I am claiming the sentence for myself but shortening it:
"I’ve lived my life largely in opposition to the dominant social norms and structures I was born into: all systems of domination, command and control."
@khurtwilliams Claim away, nice change!
@Denny @richnewman @patrickrhone I started reading Parable of the Sower exactly one year to the date mentioned at the start of the book at the public library in Pasadena where she grew up. As a 49 year old father of a 12 year old daughter, it was a much more visceral and eerie experience than I could ever have expected. She has forever changed the perspective I have driving down the streets of our shared neighborhood.
I'm not sure if they'll have open remote registrations for it or if it will only be broadcast locally, but the local Octavia Butler Book Club has an upcoming zoom session on Feb 24 which can be found in the Pasadena Public Library's newsletter (.pdf). It will feature Dr. Kendra Parker via Zoom from Georgia to present her lecture: "Walking a Mile in Her Shoes: Exploring Octavia Butler's Archives."

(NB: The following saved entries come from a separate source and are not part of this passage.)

## src/rtl/pll_ctl_pkg.sv

```systemverilog
package pll_ctl_pkg;

  localparam int unsigned REG_W = 8;

  // register map positions used by the decoder and the read mux
  localparam int unsigned SLOT_CTRL  = 0;
  localparam int unsigned SLOT_MULT  = 1;
  localparam int unsigned SLOT_RANGE = 2;
  localparam int unsigned PROG_NUM   = 2;

  // control register bit positions
  localparam int unsigned B_IE   = 7;
  localparam int unsigned B_FLAG = 6;
  localparam int unsigned B_ON   = 5;
  localparam int unsigned B_BCS  = 4;

  typedef struct packed {
    logic       ie;
    logic       flag;
    logic       on;
    logic       bcs;
    logic [1:0] pow;
  } ctrl_state_t;

endpackage

```

## src/rtl/pll_lock_sync.sv

```systemverilog
module pll_lock_sync #(
  parameter int unsigned STAGES = 2
) (
  input  logic clk,
  input  logic rst_n,
  input  logic lock_raw,
  output logic lock_sync,
  output logic lock_edge
);

  logic [STAGES-1:0] chain_q;
  logic [STAGES-1:0] chain_d;
  logic              prev_q;
  logic              prev_d;

  generate
    if (STAGES == 1) begin : g_single
      assign chain_d = lock_raw;
    end else begin : g_multi
      assign chain_d = {chain_q[STAGES-2:0], lock_raw};
    end
  endgenerate

  assign lock_sync = chain_q[STAGES-1];
  assign prev_d    = lock_sync;
  assign lock_edge = lock_sync ^ prev_q;

  always_ff @(posedge clk or negedge rst_n) begin
    if (!rst_n) begin
      chain_q <= '0;
      prev_q  <= 1'b0;
    end else begin
      chain_q <= chain_d;
      prev_q  <= prev_d;
    end
  end

endmodule

```

## src/rtl/pll_prog_regs.sv

```systemverilog
module pll_prog_regs #(
  parameter int unsigned          W         = 8,
  parameter int unsigned          NUM       = 2,
  parameter logic [W-1:0]         RESET_VAL = 8'h40
) (
  input  logic               clk,
  input  logic               rst_n,
  input  logic [NUM-1:0]     wr_sel,
  input  logic [W-1:0]       wdata,
  input  logic               frozen,
  output logic [NUM*W-1:0]   regs
);

  genvar gi;
  generate
    for (gi = 0; gi < NUM; gi++) begin : g_reg
      logic [W-1:0] val_q;
      logic [W-1:0] val_d;
      logic         load;

      assign load = wr_sel[gi] & ~frozen;

      always_comb begin
        val_d = val_q;
        if (load) val_d = wdata;
      end

      always_ff @(posedge clk or negedge rst_n) begin
        if (!rst_n)    val_q <= RESET_VAL;
        else if (load) val_q <= val_d;
      end

      assign regs[gi*W +: W] = val_q;
    end
  endgenerate

endmodule

```

## src/rtl/pll_ctrl_reg.sv

```systemverilog
module pll_ctrl_reg
  import pll_ctl_pkg::*;
(
  input  logic        clk,
  input  logic        rst_n,
  input  logic        wr_ctrl,
  input  logic        rd_ctrl,
  input  logic        w_ie,
  input  logic        w_on,
  input  logic        w_bcs,
  input  logic [1:0]  w_pow,
  input  logic        auto_mode,
  input  logic        lock_edge,
  input  logic        range_zero,
  output ctrl_state_t st
);

  ctrl_state_t st_q;
  ctrl_state_t st_d;

  always_comb begin
    st_d = st_q;

    // enable: held low in manual bandwidth mode
    if (!auto_mode)   st_d.ie = 1'b0;
    else if (wr_ctrl) st_d.ie = w_ie;

    // flag: an edge wins over a clearing read
    if (!auto_mode)     st_d.flag = 1'b0;
    else if (lock_edge) st_d.flag = 1'b1;
    else if (rd_ctrl)   st_d.flag = 1'b0;

    // base select needs a running PLL and a nonzero range
    if (!st_q.on || range_zero) st_d.bcs = 1'b0;
    else if (wr_ctrl)           st_d.bcs = w_bcs;

    // PLL stays on while base select is, or is about to be, set
    if (st_q.bcs || st_d.bcs) st_d.on = 1'b1;
    else if (wr_ctrl)         st_d.on = w_on;

    if (wr_ctrl) st_d.pow = w_pow;
  end

  always_ff @(posedge clk or negedge rst_n) begin
    if (!rst_n) begin
      st_q.ie   <= 1'b0;
      st_q.flag <= 1'b0;
      st_q.on   <= 1'b1;
      st_q.bcs  <= 1'b0;
      st_q.pow  <= 2'b00;
    end else begin
      st_q <= st_d;
    end
  end

  assign st = st_q;

endmodule

```

## src/rtl/pll_ctl_regs.sv

```systemverilog
module pll_ctl_regs
  import pll_ctl_pkg::*;
#(
  parameter int unsigned      ADDR_W      = 2,
  parameter int unsigned      SYNC_STAGES = 2,
  parameter logic [REG_W-1:0] PROG_RESET  = 8'h40
) (
  input  logic              clk,
  input  logic              rst_n,
  input  logic [ADDR_W-1:0] bus_addr,
  input  logic              wr_en,
  input  logic              rd_en,
  input  logic [REG_W-1:0]  wdata,
  output logic [REG_W-1:0]  rdata,
  input  logic              lock_raw,
  input  logic              auto_mode,
  output logic              irq,
  output logic              lock_status,
  output logic              pll_enable,
  output logic              base_sel,
  output logic [1:0]        vco_pow,
  output logic [REG_W-1:0]  mult_sel,
  output logic [REG_W-1:0]  vco_range
);

  localparam int unsigned SLOTS = PROG_NUM + 1;

  logic [SLOTS-1:0]          hit;
  logic                      wr_ctrl;
  logic                      rd_ctrl;
  logic [PROG_NUM-1:0]       prog_wr;
  logic [PROG_NUM*REG_W-1:0] prog_flat;
  logic                      lock_sync;
  logic                      lock_edge;
  logic                      range_zero;
  logic                      flag_bit;
  ctrl_state_t               cst;

  genvar gs;
  generate
    for (gs = 0; gs < SLOTS; gs++) begin : g_dec
      assign hit[gs] = (bus_addr == ADDR_W'(gs));
    end
  endgenerate

  assign wr_ctrl = wr_en & hit[SLOT_CTRL];
  assign rd_ctrl = rd_en & hit[SLOT_CTRL];
  assign prog_wr = {PROG_NUM{wr_en}} & hit[SLOTS-1:1];

  pll_lock_sync #(
    .STAGES(SYNC_STAGES)
  ) u_sync (
    .clk       (clk),
    .rst_n     (rst_n),
    .lock_raw  (lock_raw),
    .lock_sync (lock_sync),
    .lock_edge (lock_edge)
  );

  pll_prog_regs #(
    .W         (REG_W),
    .NUM       (PROG_NUM),
    .RESET_VAL (PROG_RESET)
  ) u_prog (
    .clk    (clk),
    .rst_n  (rst_n),
    .wr_sel (prog_wr),
    .wdata  (wdata),
    .frozen (cst.on),
    .regs   (prog_flat)
  );

  assign mult_sel   = prog_flat[(SLOT_MULT-1)*REG_W +: REG_W];
  assign vco_range  = prog_flat[(SLOT_RANGE-1)*REG_W +: REG_W];
  assign range_zero = (vco_range == '0);

  pll_ctrl_reg u_ctrl (
    .clk        (clk),
    .rst_n      (rst_n),
    .wr_ctrl    (wr_ctrl),
    .rd_ctrl    (rd_ctrl),
    .w_ie       (wdata[B_IE]),
    .w_on       (wdata[B_ON]),
    .w_bcs      (wdata[B_BCS]),
    .w_pow      (wdata[1:0]),
    .auto_mode  (auto_mode),
    .lock_edge  (lock_edge),
    .range_zero (range_zero),
    .st         (cst)
  );

  assign flag_bit    = cst.flag;
  assign irq         = cst.ie & cst.flag & auto_mode;
  assign lock_status = lock_sync & auto_mode;
  assign pll_enable  = cst.on;
  assign base_sel    = cst.bcs;
  assign vco_pow     = cst.pow;

  always_comb begin
    rdata = '0;
    if (hit[SLOT_CTRL]) begin
      rdata[B_IE]   = cst.ie & auto_mode;
      rdata[B_FLAG] = cst.flag & auto_mode;
      rdata[B_ON]   = cst.on;
      rdata[B_BCS]  = cst.bcs;
      rdata[1:0]    = cst.pow;
    end else if (hit[SLOT_MULT]) begin
      rdata = mult_sel;
    end else if (hit[SLOT_RANGE]) begin
      rdata = vco_range;
    end
  end

endmodule

```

The nearby Huntington Library houses her papers and some of her materials there may be accessible online.
@chrisaldrich I can't quite imagine how that experience would feel. Both the location and also reading such a story as a parent of a young daughter. I realized as I read the story that I am almost the exact age that Bankole was when he and Lauren met on the road...
Thanks for mentioning the event. I'll certainly check it out. In the reading and podcast listening I've done in the past couple days I've heard a couple of young scholars of her work (and founders of the Octavia Butler Legacy Network) discuss her papers being stored at the Huntington Library. It would seem there's a good bit of energy around her work, especially the Parables books.